» Aim of the exercise
Only lines containing "area" are wanted from the data below. Copy those lines.
--- START ---
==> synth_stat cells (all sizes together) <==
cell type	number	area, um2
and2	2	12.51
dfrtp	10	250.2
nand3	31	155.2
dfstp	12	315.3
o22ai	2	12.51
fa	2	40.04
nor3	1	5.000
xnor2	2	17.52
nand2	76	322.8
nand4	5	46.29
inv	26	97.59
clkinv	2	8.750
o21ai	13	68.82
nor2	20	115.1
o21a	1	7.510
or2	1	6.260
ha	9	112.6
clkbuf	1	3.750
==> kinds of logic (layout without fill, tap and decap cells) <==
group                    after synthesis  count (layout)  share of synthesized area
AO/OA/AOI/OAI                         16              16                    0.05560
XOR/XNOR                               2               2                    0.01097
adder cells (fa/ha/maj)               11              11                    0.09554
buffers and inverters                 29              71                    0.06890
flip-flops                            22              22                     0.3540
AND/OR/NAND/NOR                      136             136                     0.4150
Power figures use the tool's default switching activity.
<file path="config.mk">
export PLATFORM = sky130hd
export DESIGN_NAME = uart_fifo_link_flat
export DESIGN_NICKNAME = d
export VERILOG_FILES = /design/src/rtl/uart_fifo_link_if.sv /design/src/rtl/uart_fifo_link.sv /design/src/flat_wrapper.sv
export SDC_FILE = /design/constraint.sdc
export NUM_CORES = 1
export LEC_CHECK = 0
export BUFFER_PORTS_ARGS = -buffer_cell sky130_fd_sc_hd__buf_2
export CAP_MARGIN = 20
export CORE_MARGIN = 3
export CORE_UTILIZATION = 45
export DETAILED_ROUTE_END_ITERATION = 10
export GPL_TIMING_DRIVEN = 0
export PLACE_DENSITY = 0.57
export SLEW_MARGIN = 15
export SYNTH_ARGS = -nofsm -noshare
export SYNTH_HDL_FRONTEND = slang
export SYNTH_SLANG_ARGS = --single-unit
</file>
<file path="constraint.sdc">
create_clock -name clk -period 7.8 [get_ports clk]
set_clock_uncertainty 0.15 [all_clocks]
set_input_delay 0.78 -clock clk [delete_from_list [all_inputs] [get_ports clk]]
set_output_delay 0.78 -clock clk [all_outputs]
set_load 0.02 [all_outputs]
</file>
<file path="src/rtl/uart_fifo_link_if.sv">
// uart_fifo_link_if
//   Fabric-side byte handshakes of the UART link, one valid/ready pair per
//   direction.
//   master : fabric side (drives tx_data/tx_valid and rx_ready)
//   slave  : link side   (drives tx_ready, rx_data and rx_valid)
//   Parameter DATA_BITS must match the DATA_BITS of the attached link.
interface uart_fifo_link_if #(
  parameter int DATA_BITS = 8
);
  logic [DATA_BITS-1:0] tx_data;
  logic                 tx_valid;
  logic                 tx_ready;
  logic [DATA_BITS-1:0] rx_data;
  logic                 rx_valid;
  logic                 rx_ready;

  modport master (
    output tx_data, tx_valid, rx_ready,
    input  tx_ready, rx_data, rx_valid
  );

  modport slave (
    input  tx_data, tx_valid, rx_ready,
    output tx_ready, rx_data, rx_valid
  );
endinterface

</file>
<file path="src/rtl/uart_fifo_link.sv">
// uart_fifo_link
//   Full-duplex UART: TX FIFO -> serializer, rx pin -> 2-FF sync ->
//   deserializer -> RX FIFO. Frame is start, DATA_BITS data (LSB first),
//   optional parity, one stop. Sticky error flags for framing, parity and
//   RX FIFO overrun.
//
//   Optional build macro UART_LOOPBACK_EN: when defined, loopback=1 feeds the
//   internal serial output into the receiver and parks the tx pin high.
//   Without it the loopback input is ignored.
//
//   Ports
//     clk, rst_n        system clock, asynchronous active-low reset
//     bus (slave)       tx_data/tx_valid/tx_ready, rx_data/rx_valid/rx_ready
//     tx_level/rx_level FIFO occupancy
//     tx / rx           serial line out (idle high) / in (asynchronous)
//     tx_busy/rx_busy   frame in progress
//     rx_overrun, rx_frame_err, rx_parity_err   sticky flags
//     err_clr           one-cycle pulse clears sticky flags (set wins)
//     loopback          internal loopback select
//
//   FSM states (both directions)
//     state   | meaning
//     S_IDLE  | line idle; TX pops FIFO head, RX waits for falling edge
//     S_START | start bit (RX: half-bit wait then glitch check)
//     S_DATA  | data bits, LSB first
//     S_PAR   | parity bit (only when PARITY != 0)
//     S_STOP  | stop bit (RX: decide push / error at its midpoint)
module uart_fifo_link #(
  parameter int CLK_HZ     = 50_000_000,
  parameter int BAUD       = 115_200,
  parameter int DATA_BITS  = 8,
  parameter int PARITY     = 0,
  parameter int FIFO_DEPTH = 16,
  localparam int LW        = $clog2(FIFO_DEPTH) + 1
) (
  input  logic          clk,
  input  logic          rst_n,
  uart_fifo_link_if.slave bus,
  output logic [LW-1:0] tx_level,
  output logic [LW-1:0] rx_level,
  output logic          tx,
  input  logic          rx,
  output logic          tx_busy,
  output logic          rx_busy,
  output logic          rx_overrun,
  output logic          rx_frame_err,
  output logic          rx_parity_err,
  input  logic          err_clr,
  input  logic          loopback
);
  localparam int DIV = (CLK_HZ + BAUD / 2) / BAUD;
  localparam int AW  = $clog2(FIFO_DEPTH);
  localparam int CW  = $clog2(DIV);
  localparam int BW  = $clog2(DATA_BITS);

  localparam logic [LW-1:0] FULL     = LW'(FIFO_DEPTH);
  localparam logic [CW-1:0] CNT_BIT  = CW'(DIV - 1);
  localparam logic [CW-1:0] CNT_HALF = CW'(DIV / 2 - 1);
  localparam logic [BW-1:0] LAST_BIT = BW'(DATA_BITS - 1);
  localparam logic          PAR_ODD  = (PARITY == 1);
  localparam bit            HAS_PAR  = (PARITY != 0);

  typedef enum logic [2:0] {S_IDLE, S_START, S_DATA, S_PAR, S_STOP} state_t;

  // ---------------- TX FIFO ----------------
  logic [DATA_BITS-1:0] tx_mem [FIFO_DEPTH];
  logic [AW-1:0]        tx_wp, tx_rp;
  logic                 tx_push, tx_pop;
  state_t               tx_state;

  assign bus.tx_ready = (tx_level != FULL);
  assign tx_push      = bus.tx_valid && bus.tx_ready;
  assign tx_pop       = (tx_state == S_IDLE) && (tx_level != '0);

  always_ff @(posedge clk or negedge rst_n) begin
    if (!rst_n) begin
      tx_wp    <= '0;
      tx_rp    <= '0;
      tx_level <= '0;
    end else begin
      if (tx_push) tx_wp <= tx_wp + AW'(1);
      if (tx_pop)  tx_rp <= tx_rp + AW'(1);
      if (tx_push && !tx_pop)      tx_level <= tx_level + LW'(1);
      else if (!tx_push && tx_pop) tx_level <= tx_level - LW'(1);
    end
  end

  always_ff @(posedge clk) begin
    if (tx_push) tx_mem[tx_wp] <= bus.tx_data;
  end

  // ---------------- TX serializer ----------------
  logic [CW-1:0]        tx_cnt;
  logic [BW-1:0]        tx_bit;
  logic [DATA_BITS-1:0] tx_sh;
  logic                 tx_par;
  logic                 tx_line;
  logic                 tx_q;

  always_ff @(posedge clk or negedge rst_n) begin
    if (!rst_n) begin
      tx_state <= S_IDLE;
      tx_cnt   <= '0;
      tx_bit   <= '0;
      tx_sh    <= '0;
      tx_par   <= 1'b0;
      tx_line  <= 1'b1;
    end else if (tx_state == S_IDLE) begin
      tx_line <= 1'b1;
      if (tx_pop) begin
        tx_sh    <= tx_mem[tx_rp];
        tx_par   <= (^tx_mem[tx_rp]) ^ PAR_ODD;
        tx_cnt   <= CNT_BIT;
        tx_line  <= 1'b0;
        tx_state <= S_START;
      end
    end else if (tx_cnt != '0) begin
      tx_cnt <= tx_cnt - CW'(1);
    end else begin
      tx_cnt <= CNT_BIT;
      case (tx_state)
        S_START: begin
          tx_line  <= tx_sh[0];
          tx_sh    <= tx_sh >> 1;
          tx_bit   <= LAST_BIT;
          tx_state <= S_DATA;
        end
        S_DATA: begin
          if (tx_bit != '0) begin
            tx_line <= tx_sh[0];
            tx_sh   <= tx_sh >> 1;
            tx_bit  <= tx_bit - BW'(1);
          end else if (HAS_PAR) begin
            tx_line  <= tx_par;
            tx_state <= S_PAR;
          end else begin
            tx_line  <= 1'b1;
            tx_state <= S_STOP;
          end
        end
        S_PAR: begin
          tx_line  <= 1'b1;
          tx_state <= S_STOP;
        end
        default: tx_state <= S_IDLE;
      endcase
    end
  end

  // Output retiming stage: the line drops one clock after the pop, which keeps
  // the pop-to-start and stop-to-next-pop spacing of a single idle clock.
  always_ff @(posedge clk or negedge rst_n) begin
    if (!rst_n) tx_q <= 1'b1;
    else        tx_q <= tx_line;
  end

  assign tx_busy = (tx_state != S_IDLE);

  // ---------------- Loopback select ----------------
  logic rx_src;
`ifdef UART_LOOPBACK_EN
  assign rx_src = loopback ? tx_q : rx;
  assign tx     = loopback ? 1'b1 : tx_q;
`else
  logic unused_loopback;
  assign unused_loopback = loopback;
  assign rx_src          = rx;
  assign tx              = tx_q;
`endif

  // ---------------- RX synchroniser ----------------
  logic rx_s1, rx_s2, rx_prev, rx_fall;

  always_ff @(posedge clk or negedge rst_n) begin
    if (!rst_n) begin
      rx_s1   <= 1'b1;
      rx_s2   <= 1'b1;
      rx_prev <= 1'b1;
    end else begin
      rx_s1   <= rx_src;
      rx_s2   <= rx_s1;
      rx_prev <= rx_s2;
    end
  end

  assign rx_fall = rx_prev && !rx_s2;

  // ---------------- RX deserializer ----------------
  state_t               rx_state;
  logic [CW-1:0]        rx_cnt;
  logic [BW-1:0]        rx_bit;
  logic [DATA_BITS-1:0] rx_sh;
  logic                 rx_pbit;

  always_ff @(posedge clk or negedge rst_n) begin
    if (!rst_n) begin
      rx_state <= S_IDLE;
      rx_cnt   <= '0;
      rx_bit   <= '0;
      rx_sh    <= '0;
      rx_pbit  <= 1'b0;
    end else if (rx_state == S_IDLE) begin
      if (rx_fall) begin
        rx_cnt   <= CNT_HALF;
        rx_state <= S_START;
      end
    end else if (rx_cnt != '0) begin
      rx_cnt <= rx_cnt - CW'(1);
    end else begin
      rx_cnt <= CNT_BIT;
      case (rx_state)
        S_START: begin
          if (rx_s2) begin
            rx_state <= S_IDLE;
          end else begin
            rx_bit   <= LAST_BIT;
            rx_state <= S_DATA;
          end
        end
        S_DATA: begin
          rx_sh <= {rx_s2, rx_sh[DATA_BITS-1:1]};
          if (rx_bit != '0)  rx_bit   <= rx_bit - BW'(1);
          else if (HAS_PAR)  rx_state <= S_PAR;
          else               rx_state <= S_STOP;
        end
        S_PAR: begin
          rx_pbit  <= rx_s2;
          rx_state <= S_STOP;
        end
        default: rx_state <= S_IDLE;
      endcase
    end
  end

  assign rx_busy = (rx_state != S_IDLE);

  // Frame outcome at the stop-bit sample; first matching cause wins.
  logic rx_done, rx_par_ok, rx_full;
  logic frame_set, par_set, ovr_set, rx_push, rx_pop;

  assign rx_done   = (rx_state == S_STOP) && (rx_cnt == '0);
  assign rx_par_ok = !HAS_PAR || (rx_pbit == ((^rx_sh) ^ PAR_ODD));
  assign rx_full   = (rx_level == FULL);
  assign frame_set = rx_done && !rx_s2;
  assign par_set   = rx_done && rx_s2 && !rx_par_ok;
  assign ovr_set   = rx_done && rx_s2 && rx_par_ok && rx_full;
  assign rx_push   = rx_done && rx_s2 && rx_par_ok && !rx_full;

  always_ff @(posedge clk or negedge rst_n) begin
    if (!rst_n) begin
      rx_overrun    <= 1'b0;
      rx_frame_err  <= 1'b0;
      rx_parity_err <= 1'b0;
    end else begin
      rx_overrun    <= ovr_set   || (rx_overrun    && !err_clr);
      rx_frame_err  <= frame_set || (rx_frame_err  && !err_clr);
      rx_parity_err <= par_set   || (rx_parity_err && !err_clr);
    end
  end

  // ---------------- RX FIFO ----------------
  logic [DATA_BITS-1:0] rx_mem [FIFO_DEPTH];
  logic [AW-1:0]        rx_wp, rx_rp;

  assign bus.rx_valid = (rx_level != '0);
  assign bus.rx_data  = bus.rx_valid ? rx_mem[rx_rp] : '0;
  assign rx_pop       = bus.rx_valid && bus.rx_ready;

  always_ff @(posedge clk or negedge rst_n) begin
    if (!rst_n) begin
      rx_wp    <= '0;
      rx_rp    <= '0;
      rx_level <= '0;
    end else begin
      if (rx_push) rx_wp <= rx_wp + AW'(1);
      if (rx_pop)  rx_rp <= rx_rp + AW'(1);
      if (rx_push && !rx_pop)      rx_level <= rx_level + LW'(1);
      else if (!rx_push && rx_pop) rx_level <= rx_level - LW'(1);
    end
  end

  always_ff @(posedge clk) begin
    if (rx_push) rx_mem[rx_wp] <= rx_sh;
  end
endmodule

</file>
<file path="src/flat_wrapper.sv">
// flat-port wrapper written by rule: the top's interface ports become plain ports
module uart_fifo_link_flat 
#(
  parameter int CLK_HZ     = 50_000_000,
  parameter int BAUD       = 115_200,
  parameter int DATA_BITS  = 8,
  parameter int PARITY     = 0,
  parameter int FIFO_DEPTH = 16,
  localparam int LW        = $clog2(FIFO_DEPTH) + 1
)
  (clk, rst_n, tx_level, rx_level, tx, rx, tx_busy, rx_busy, rx_overrun, rx_frame_err, rx_parity_err, err_clr, loopback, bus_tx_data, bus_tx_valid, bus_rx_ready, bus_tx_ready, bus_rx_data, bus_rx_valid);
  uart_fifo_link_if #(.DATA_BITS(DATA_BITS)) bus_i ();
  input  logic clk;
  input  logic rst_n;
  output logic [LW-1:0] tx_level;
  output logic [LW-1:0] rx_level;
  output logic tx;
  input  logic rx;
  output logic tx_busy;
  output logic rx_busy;
  output logic rx_overrun;
  output logic rx_frame_err;
  output logic rx_parity_err;
  input  logic err_clr;
  input  logic loopback;
  input wire logic [$bits(bus_i.tx_data)-1:0] bus_tx_data;
  input wire logic [$bits(bus_i.tx_valid)-1:0] bus_tx_valid;
  input wire logic [$bits(bus_i.rx_ready)-1:0] bus_rx_ready;
  output wire logic [$bits(bus_i.tx_ready)-1:0] bus_tx_ready;
  output wire logic [$bits(bus_i.rx_data)-1:0] bus_rx_data;
  output wire logic [$bits(bus_i.rx_valid)-1:0] bus_rx_valid;
  assign bus_i.tx_data = bus_tx_data;
  assign bus_i.tx_valid = bus_tx_valid;
  assign bus_i.rx_ready = bus_rx_ready;
  assign bus_tx_ready = bus_i.tx_ready;
  assign bus_rx_data = bus_i.rx_data;
  assign bus_rx_valid = bus_i.rx_valid;
  uart_fifo_link #(.CLK_HZ(CLK_HZ), .BAUD(BAUD), .DATA_BITS(DATA_BITS), .PARITY(PARITY), .FIFO_DEPTH(FIFO_DEPTH)) u_core (.clk(clk), .rst_n(rst_n), .bus(bus_i), .tx_level(tx_level), .rx_level(rx_level), .tx(tx), .rx(rx), .tx_busy(tx_busy), .rx_busy(rx_busy), .rx_overrun(rx_overrun), .rx_frame_err(rx_frame_err), .rx_parity_err(rx_parity_err), .err_clr(err_clr), .loopback(loopback));
endmodule
</file>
--- END ---
» Task answer
cell type	number	area, um2
group                    after synthesis  count (layout)  share of synthesized area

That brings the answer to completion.